▶ [Exercise brief]: The output should be exactly the lines from the one containing "clock buffer,57,1430" through the last line of the records, and only those.

▬▬▬▬▬▬

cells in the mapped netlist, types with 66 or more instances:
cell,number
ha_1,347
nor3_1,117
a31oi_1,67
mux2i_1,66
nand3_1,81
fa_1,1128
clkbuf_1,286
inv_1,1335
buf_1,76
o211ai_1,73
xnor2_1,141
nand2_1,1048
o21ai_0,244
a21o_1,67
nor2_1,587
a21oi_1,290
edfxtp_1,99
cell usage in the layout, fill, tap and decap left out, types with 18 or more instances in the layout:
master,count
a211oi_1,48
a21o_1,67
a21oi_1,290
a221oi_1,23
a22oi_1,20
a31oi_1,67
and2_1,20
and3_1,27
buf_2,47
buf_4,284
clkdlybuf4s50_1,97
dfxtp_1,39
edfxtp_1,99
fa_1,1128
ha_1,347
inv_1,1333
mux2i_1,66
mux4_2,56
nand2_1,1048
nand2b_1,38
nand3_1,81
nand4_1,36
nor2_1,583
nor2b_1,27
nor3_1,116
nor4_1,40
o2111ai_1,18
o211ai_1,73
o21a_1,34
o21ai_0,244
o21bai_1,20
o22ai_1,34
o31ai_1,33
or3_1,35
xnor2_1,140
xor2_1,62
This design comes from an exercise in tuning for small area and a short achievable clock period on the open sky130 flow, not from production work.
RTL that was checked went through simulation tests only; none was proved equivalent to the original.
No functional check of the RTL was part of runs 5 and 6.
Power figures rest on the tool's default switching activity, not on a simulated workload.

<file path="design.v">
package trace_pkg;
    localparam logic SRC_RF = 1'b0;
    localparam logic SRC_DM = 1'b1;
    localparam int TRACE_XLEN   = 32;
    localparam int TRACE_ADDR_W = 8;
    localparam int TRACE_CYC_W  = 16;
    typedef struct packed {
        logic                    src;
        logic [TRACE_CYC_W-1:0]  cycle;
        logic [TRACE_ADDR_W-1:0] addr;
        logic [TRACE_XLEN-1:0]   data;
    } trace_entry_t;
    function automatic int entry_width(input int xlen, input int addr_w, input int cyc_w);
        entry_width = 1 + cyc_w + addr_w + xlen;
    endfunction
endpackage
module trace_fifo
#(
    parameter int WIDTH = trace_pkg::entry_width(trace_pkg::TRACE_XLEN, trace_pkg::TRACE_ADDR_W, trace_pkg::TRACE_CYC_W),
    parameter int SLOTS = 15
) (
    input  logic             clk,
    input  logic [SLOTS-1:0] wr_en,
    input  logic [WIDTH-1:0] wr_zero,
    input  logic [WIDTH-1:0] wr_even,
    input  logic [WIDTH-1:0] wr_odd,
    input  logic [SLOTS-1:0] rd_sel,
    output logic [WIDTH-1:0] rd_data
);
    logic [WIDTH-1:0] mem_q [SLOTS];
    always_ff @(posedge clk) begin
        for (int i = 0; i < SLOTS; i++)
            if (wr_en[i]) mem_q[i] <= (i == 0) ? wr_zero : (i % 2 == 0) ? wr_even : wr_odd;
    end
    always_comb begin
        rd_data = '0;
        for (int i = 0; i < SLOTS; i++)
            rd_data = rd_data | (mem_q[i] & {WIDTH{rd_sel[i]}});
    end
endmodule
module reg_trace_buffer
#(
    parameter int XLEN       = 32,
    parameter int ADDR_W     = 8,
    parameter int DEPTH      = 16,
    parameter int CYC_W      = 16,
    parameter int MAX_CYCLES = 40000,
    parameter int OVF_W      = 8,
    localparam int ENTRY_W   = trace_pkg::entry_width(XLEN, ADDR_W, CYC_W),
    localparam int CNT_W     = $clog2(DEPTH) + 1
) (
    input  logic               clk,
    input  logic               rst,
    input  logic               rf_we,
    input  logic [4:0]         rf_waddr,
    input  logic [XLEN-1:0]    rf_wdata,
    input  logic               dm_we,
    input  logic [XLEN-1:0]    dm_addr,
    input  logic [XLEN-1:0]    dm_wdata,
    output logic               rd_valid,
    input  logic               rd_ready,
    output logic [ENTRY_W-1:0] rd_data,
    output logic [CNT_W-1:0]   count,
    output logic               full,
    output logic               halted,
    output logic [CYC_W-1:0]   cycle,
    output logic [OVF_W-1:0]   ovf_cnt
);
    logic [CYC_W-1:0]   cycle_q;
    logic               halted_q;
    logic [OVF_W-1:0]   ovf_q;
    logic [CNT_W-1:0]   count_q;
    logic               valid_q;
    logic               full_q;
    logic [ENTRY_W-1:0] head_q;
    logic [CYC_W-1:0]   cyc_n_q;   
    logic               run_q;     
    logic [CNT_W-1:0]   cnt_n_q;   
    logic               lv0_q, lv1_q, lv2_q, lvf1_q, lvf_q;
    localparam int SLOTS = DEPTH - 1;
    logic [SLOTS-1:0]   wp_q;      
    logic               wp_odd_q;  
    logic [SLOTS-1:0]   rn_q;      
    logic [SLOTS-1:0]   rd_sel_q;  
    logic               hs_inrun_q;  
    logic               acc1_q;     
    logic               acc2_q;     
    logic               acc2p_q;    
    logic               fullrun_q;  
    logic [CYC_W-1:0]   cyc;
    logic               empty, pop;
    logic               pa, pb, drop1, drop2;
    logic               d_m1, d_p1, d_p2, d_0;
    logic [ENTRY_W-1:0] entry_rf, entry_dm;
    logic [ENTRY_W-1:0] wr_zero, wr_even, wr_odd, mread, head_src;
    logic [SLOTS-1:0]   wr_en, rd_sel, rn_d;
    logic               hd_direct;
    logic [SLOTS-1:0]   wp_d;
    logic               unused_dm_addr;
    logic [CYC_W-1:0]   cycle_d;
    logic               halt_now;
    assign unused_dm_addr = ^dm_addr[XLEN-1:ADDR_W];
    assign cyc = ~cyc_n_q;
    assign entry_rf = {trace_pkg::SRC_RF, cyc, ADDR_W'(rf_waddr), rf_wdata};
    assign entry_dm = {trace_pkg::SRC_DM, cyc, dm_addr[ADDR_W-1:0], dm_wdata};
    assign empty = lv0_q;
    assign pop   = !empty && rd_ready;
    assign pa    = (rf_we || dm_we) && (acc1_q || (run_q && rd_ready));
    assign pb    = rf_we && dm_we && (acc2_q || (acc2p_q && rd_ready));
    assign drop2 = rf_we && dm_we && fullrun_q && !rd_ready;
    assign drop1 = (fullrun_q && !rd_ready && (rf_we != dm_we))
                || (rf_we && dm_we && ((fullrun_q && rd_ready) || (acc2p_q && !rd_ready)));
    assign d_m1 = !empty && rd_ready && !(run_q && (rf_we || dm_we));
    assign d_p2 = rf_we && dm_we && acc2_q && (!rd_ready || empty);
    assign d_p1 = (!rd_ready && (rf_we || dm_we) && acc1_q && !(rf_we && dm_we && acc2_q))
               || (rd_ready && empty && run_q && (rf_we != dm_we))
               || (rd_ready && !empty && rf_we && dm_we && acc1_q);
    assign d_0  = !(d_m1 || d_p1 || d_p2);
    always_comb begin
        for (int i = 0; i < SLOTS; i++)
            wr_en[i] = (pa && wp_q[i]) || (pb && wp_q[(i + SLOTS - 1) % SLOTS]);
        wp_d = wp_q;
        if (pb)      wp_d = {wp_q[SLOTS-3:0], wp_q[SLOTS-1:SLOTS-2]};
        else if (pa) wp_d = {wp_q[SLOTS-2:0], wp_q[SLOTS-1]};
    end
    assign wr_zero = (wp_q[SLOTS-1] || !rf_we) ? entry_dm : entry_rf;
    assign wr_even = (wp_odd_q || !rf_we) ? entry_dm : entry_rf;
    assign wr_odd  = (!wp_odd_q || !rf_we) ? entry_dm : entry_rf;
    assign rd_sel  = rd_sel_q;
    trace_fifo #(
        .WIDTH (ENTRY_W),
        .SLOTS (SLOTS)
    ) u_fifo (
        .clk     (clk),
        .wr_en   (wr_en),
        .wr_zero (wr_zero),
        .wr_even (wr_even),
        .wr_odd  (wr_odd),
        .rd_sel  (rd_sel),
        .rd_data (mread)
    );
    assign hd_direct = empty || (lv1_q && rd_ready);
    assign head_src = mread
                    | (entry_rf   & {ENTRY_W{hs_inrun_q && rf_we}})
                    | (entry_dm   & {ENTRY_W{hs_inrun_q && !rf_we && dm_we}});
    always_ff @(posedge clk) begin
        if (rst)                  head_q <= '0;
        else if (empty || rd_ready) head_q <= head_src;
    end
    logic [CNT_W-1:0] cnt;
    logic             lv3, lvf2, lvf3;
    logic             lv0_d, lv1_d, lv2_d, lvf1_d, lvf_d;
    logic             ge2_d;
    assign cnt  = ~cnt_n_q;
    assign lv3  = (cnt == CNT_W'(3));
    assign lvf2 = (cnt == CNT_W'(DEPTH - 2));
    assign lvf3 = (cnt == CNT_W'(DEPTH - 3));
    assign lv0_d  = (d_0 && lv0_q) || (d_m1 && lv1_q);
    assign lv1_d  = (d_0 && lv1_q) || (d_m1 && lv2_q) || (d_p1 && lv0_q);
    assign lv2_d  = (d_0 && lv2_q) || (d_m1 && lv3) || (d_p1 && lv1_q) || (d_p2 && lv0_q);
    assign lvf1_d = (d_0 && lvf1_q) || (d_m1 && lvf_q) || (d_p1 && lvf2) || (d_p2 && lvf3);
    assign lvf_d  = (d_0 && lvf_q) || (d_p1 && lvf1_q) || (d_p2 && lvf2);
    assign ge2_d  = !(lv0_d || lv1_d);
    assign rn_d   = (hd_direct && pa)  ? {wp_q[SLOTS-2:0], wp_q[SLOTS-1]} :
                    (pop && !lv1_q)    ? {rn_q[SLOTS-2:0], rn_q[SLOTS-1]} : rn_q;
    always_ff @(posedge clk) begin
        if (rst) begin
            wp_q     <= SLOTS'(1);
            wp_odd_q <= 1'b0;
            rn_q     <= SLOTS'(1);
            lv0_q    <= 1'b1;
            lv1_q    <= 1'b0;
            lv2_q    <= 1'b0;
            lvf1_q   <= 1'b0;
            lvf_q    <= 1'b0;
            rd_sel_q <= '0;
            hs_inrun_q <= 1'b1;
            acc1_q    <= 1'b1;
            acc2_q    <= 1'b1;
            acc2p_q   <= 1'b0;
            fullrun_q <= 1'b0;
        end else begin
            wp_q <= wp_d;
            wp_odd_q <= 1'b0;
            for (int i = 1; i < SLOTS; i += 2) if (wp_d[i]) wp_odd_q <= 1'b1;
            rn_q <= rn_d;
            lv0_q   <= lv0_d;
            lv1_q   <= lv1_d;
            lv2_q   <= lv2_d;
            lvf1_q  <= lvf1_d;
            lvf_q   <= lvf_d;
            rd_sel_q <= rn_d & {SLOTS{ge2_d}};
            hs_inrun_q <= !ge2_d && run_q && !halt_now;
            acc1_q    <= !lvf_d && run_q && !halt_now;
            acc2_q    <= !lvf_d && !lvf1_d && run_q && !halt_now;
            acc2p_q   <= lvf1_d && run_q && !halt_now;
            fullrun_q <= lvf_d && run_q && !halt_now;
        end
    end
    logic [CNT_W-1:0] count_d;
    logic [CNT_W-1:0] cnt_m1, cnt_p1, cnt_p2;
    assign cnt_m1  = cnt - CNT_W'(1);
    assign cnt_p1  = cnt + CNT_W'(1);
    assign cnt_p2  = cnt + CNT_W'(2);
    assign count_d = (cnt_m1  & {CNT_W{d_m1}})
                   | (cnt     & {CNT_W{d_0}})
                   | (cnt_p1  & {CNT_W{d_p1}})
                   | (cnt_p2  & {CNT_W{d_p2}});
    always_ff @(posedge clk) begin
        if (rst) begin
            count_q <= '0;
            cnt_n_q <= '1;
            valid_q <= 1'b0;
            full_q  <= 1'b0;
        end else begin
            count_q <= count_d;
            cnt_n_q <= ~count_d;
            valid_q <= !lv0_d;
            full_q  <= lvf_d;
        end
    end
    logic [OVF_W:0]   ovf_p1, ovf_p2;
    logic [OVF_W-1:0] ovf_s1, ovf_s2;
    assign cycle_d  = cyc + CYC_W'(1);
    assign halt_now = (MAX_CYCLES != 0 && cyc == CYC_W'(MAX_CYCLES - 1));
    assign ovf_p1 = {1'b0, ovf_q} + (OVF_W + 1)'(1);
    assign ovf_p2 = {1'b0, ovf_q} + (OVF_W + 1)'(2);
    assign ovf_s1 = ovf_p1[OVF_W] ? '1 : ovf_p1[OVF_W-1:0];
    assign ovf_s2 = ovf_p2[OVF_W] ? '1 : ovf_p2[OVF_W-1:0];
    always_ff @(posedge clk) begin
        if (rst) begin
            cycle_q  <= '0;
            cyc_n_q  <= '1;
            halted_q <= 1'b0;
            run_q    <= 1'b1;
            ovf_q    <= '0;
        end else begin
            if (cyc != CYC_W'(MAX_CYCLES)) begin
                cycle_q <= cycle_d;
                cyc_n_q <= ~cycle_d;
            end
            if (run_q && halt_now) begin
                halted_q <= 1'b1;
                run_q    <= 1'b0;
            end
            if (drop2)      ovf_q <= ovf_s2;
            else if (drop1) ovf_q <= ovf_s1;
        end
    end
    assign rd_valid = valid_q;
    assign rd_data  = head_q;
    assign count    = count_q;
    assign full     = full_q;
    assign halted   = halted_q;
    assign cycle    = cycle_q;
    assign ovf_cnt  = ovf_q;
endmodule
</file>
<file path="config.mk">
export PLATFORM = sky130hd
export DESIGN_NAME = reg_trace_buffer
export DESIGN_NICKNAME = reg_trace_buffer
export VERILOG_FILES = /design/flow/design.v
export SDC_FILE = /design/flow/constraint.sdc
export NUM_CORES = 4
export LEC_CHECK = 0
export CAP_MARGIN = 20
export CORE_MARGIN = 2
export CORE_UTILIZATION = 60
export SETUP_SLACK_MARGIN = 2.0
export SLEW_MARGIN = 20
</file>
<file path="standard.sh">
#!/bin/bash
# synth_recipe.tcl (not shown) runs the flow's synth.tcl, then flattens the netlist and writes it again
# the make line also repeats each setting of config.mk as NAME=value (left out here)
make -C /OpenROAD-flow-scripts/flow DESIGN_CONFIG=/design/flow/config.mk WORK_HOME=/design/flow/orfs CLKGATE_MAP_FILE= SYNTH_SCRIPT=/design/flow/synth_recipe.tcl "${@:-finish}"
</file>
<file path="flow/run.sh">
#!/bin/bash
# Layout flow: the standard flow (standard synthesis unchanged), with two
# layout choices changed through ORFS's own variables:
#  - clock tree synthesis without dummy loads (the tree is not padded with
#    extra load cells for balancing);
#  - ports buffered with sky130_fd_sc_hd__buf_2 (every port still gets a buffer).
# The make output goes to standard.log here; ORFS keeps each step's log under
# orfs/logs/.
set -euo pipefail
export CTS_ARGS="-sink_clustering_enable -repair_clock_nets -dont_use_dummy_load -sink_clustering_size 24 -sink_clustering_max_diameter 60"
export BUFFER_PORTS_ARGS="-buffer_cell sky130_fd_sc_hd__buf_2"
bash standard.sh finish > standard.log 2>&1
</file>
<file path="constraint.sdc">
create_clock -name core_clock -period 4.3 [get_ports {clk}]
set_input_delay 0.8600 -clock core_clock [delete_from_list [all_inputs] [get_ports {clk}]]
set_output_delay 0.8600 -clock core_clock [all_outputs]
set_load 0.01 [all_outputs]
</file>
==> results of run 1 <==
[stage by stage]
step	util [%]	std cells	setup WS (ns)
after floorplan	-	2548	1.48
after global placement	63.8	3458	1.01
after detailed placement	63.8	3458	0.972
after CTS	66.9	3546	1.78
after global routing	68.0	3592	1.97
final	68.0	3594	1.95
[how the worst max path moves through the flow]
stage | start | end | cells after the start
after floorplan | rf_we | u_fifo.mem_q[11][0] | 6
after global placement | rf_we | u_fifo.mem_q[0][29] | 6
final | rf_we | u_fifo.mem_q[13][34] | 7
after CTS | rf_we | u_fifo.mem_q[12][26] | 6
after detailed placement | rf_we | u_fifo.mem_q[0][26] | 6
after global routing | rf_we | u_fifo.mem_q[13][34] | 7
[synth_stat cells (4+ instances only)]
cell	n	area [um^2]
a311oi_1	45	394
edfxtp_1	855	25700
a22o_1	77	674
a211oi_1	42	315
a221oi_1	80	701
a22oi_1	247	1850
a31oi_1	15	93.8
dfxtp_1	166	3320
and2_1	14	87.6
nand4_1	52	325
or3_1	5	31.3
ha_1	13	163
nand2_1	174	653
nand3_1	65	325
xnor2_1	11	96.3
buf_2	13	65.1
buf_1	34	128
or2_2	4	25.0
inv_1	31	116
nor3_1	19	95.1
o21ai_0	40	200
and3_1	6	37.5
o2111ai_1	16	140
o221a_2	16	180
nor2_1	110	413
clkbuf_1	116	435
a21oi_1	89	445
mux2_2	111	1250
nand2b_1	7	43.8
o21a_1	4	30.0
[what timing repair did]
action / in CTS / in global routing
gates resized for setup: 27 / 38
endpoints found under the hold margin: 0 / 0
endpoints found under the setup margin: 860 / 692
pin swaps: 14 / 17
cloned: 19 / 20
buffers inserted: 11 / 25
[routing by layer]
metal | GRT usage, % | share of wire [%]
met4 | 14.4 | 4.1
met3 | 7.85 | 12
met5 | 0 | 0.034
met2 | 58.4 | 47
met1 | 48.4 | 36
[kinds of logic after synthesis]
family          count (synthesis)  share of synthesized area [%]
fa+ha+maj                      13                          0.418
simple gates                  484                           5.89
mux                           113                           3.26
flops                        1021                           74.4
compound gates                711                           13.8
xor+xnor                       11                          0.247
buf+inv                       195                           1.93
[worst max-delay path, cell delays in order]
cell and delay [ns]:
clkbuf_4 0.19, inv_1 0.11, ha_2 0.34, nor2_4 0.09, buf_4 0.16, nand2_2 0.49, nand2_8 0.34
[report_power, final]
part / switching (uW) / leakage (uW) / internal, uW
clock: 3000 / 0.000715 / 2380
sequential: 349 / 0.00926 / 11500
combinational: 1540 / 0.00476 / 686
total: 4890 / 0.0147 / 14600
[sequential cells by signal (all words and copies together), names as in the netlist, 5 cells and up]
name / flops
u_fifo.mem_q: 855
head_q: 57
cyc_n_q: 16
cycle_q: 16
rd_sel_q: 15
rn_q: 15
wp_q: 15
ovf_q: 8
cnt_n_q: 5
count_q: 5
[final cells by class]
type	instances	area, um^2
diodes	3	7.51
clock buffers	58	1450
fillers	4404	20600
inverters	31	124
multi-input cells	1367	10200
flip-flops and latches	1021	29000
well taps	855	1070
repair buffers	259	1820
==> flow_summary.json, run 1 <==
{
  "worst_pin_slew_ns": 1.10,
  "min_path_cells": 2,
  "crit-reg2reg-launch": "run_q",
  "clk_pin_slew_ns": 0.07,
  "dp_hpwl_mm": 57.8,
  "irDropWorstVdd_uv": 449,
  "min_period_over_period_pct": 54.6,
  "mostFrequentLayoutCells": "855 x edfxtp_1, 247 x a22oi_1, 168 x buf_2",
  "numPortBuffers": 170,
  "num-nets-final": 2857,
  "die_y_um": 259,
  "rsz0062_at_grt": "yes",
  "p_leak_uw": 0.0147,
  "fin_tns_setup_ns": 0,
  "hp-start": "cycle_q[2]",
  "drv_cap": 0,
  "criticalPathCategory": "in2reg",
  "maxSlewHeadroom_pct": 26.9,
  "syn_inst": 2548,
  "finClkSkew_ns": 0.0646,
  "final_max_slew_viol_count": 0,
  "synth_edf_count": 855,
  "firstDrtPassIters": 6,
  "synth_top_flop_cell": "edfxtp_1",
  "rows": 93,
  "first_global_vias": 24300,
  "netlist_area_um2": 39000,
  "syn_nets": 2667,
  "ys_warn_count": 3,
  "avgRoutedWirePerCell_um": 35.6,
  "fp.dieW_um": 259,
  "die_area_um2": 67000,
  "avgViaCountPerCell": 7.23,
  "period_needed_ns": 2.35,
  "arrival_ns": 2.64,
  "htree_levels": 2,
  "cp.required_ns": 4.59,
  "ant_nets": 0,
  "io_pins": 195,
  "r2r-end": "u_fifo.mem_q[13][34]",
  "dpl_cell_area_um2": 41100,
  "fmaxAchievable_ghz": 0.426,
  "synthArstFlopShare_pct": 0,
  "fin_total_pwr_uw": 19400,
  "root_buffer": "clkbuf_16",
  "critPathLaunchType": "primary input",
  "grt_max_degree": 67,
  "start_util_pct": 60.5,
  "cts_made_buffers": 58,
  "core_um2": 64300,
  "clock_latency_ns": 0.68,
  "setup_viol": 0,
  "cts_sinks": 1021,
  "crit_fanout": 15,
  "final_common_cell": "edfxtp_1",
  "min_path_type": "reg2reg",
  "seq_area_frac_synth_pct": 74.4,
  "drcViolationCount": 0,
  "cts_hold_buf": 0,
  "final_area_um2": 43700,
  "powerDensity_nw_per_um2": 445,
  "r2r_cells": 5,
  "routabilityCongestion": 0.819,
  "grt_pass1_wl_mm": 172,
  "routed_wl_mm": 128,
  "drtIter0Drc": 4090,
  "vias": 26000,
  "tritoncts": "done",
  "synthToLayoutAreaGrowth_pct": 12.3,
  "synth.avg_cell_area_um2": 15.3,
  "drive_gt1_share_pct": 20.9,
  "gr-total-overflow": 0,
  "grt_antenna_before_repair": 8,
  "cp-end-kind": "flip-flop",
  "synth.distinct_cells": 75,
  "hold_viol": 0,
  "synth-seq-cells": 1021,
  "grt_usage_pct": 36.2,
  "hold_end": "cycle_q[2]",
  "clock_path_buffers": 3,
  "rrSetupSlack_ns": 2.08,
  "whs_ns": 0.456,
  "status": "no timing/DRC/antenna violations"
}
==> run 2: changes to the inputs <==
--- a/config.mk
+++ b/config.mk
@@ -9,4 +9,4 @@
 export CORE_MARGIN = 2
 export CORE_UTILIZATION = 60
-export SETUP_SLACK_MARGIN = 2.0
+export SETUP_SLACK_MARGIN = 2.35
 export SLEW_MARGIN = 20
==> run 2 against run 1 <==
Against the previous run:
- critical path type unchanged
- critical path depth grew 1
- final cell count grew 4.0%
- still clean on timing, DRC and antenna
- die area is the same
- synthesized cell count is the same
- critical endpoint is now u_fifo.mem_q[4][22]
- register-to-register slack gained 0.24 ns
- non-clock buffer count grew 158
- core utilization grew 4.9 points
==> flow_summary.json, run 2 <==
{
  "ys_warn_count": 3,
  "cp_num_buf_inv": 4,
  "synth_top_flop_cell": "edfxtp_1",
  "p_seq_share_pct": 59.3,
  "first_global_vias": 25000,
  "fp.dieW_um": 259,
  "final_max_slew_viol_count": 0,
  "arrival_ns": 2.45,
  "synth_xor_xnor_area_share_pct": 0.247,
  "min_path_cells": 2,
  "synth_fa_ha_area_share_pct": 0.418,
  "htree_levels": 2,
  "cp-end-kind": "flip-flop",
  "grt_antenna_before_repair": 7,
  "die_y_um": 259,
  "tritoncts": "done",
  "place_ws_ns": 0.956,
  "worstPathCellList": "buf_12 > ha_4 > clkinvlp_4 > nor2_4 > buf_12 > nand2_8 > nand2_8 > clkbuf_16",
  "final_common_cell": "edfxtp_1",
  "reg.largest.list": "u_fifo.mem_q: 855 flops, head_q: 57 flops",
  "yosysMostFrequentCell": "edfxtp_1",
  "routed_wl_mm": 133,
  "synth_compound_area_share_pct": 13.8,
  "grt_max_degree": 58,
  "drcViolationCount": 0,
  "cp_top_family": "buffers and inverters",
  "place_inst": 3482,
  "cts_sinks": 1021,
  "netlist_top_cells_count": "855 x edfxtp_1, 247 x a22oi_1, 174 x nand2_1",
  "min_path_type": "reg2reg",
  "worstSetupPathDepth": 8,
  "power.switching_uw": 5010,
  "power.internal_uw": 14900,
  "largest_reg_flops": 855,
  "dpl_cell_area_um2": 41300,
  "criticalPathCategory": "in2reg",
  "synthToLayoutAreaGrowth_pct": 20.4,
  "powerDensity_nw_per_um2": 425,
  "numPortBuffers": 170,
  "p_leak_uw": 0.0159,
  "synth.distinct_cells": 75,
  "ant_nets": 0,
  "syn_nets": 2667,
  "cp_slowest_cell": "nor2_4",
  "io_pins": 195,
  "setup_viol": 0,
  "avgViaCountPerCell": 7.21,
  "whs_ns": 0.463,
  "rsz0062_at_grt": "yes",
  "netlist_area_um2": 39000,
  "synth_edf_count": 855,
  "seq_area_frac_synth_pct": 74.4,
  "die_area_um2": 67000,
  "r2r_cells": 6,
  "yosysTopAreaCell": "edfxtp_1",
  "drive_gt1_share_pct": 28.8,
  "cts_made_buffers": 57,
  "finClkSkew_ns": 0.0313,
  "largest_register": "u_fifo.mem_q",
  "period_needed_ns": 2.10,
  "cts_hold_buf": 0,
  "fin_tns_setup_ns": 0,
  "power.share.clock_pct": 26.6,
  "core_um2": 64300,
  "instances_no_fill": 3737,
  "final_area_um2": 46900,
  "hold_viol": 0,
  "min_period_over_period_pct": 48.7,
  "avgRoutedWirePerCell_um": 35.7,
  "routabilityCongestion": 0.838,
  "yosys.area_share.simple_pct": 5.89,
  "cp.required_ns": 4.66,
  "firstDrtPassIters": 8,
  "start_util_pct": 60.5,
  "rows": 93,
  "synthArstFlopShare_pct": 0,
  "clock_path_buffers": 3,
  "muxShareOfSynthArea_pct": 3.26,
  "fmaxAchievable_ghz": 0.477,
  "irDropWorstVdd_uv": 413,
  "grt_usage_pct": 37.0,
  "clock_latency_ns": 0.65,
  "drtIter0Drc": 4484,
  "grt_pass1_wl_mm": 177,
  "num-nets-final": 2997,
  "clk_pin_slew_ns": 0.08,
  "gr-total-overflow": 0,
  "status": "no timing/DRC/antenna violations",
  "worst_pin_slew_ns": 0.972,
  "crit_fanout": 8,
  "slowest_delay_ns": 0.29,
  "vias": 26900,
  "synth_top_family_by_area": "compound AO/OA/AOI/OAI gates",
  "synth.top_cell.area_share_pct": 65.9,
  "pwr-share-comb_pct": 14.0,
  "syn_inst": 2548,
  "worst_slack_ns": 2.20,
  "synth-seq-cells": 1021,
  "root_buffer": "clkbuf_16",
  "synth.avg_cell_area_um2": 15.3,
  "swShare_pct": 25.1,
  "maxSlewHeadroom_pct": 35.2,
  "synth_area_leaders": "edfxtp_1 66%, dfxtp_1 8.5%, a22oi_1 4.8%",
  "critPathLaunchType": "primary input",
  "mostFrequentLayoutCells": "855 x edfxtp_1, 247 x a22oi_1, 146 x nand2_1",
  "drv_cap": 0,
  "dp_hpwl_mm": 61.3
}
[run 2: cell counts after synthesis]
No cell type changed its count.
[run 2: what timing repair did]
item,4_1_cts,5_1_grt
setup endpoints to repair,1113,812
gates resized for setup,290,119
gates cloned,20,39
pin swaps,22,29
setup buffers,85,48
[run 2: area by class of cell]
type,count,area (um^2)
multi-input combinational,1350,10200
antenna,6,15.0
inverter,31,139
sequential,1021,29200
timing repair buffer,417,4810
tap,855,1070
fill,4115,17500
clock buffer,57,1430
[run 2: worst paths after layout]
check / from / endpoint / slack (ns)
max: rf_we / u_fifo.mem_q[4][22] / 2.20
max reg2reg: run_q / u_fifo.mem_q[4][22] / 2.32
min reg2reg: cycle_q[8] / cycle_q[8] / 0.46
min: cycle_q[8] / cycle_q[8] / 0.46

▬▬▬▬▬▬

▶ [Exercise solution]:
clock buffer,57,1430
[run 2: worst paths after layout]
check / from / endpoint / slack (ns)
max: rf_we / u_fifo.mem_q[4][22] / 2.20
max reg2reg: run_q / u_fifo.mem_q[4][22] / 2.32
min reg2reg: cycle_q[8] / cycle_q[8] / 0.46
min: cycle_q[8] / cycle_q[8] / 0.46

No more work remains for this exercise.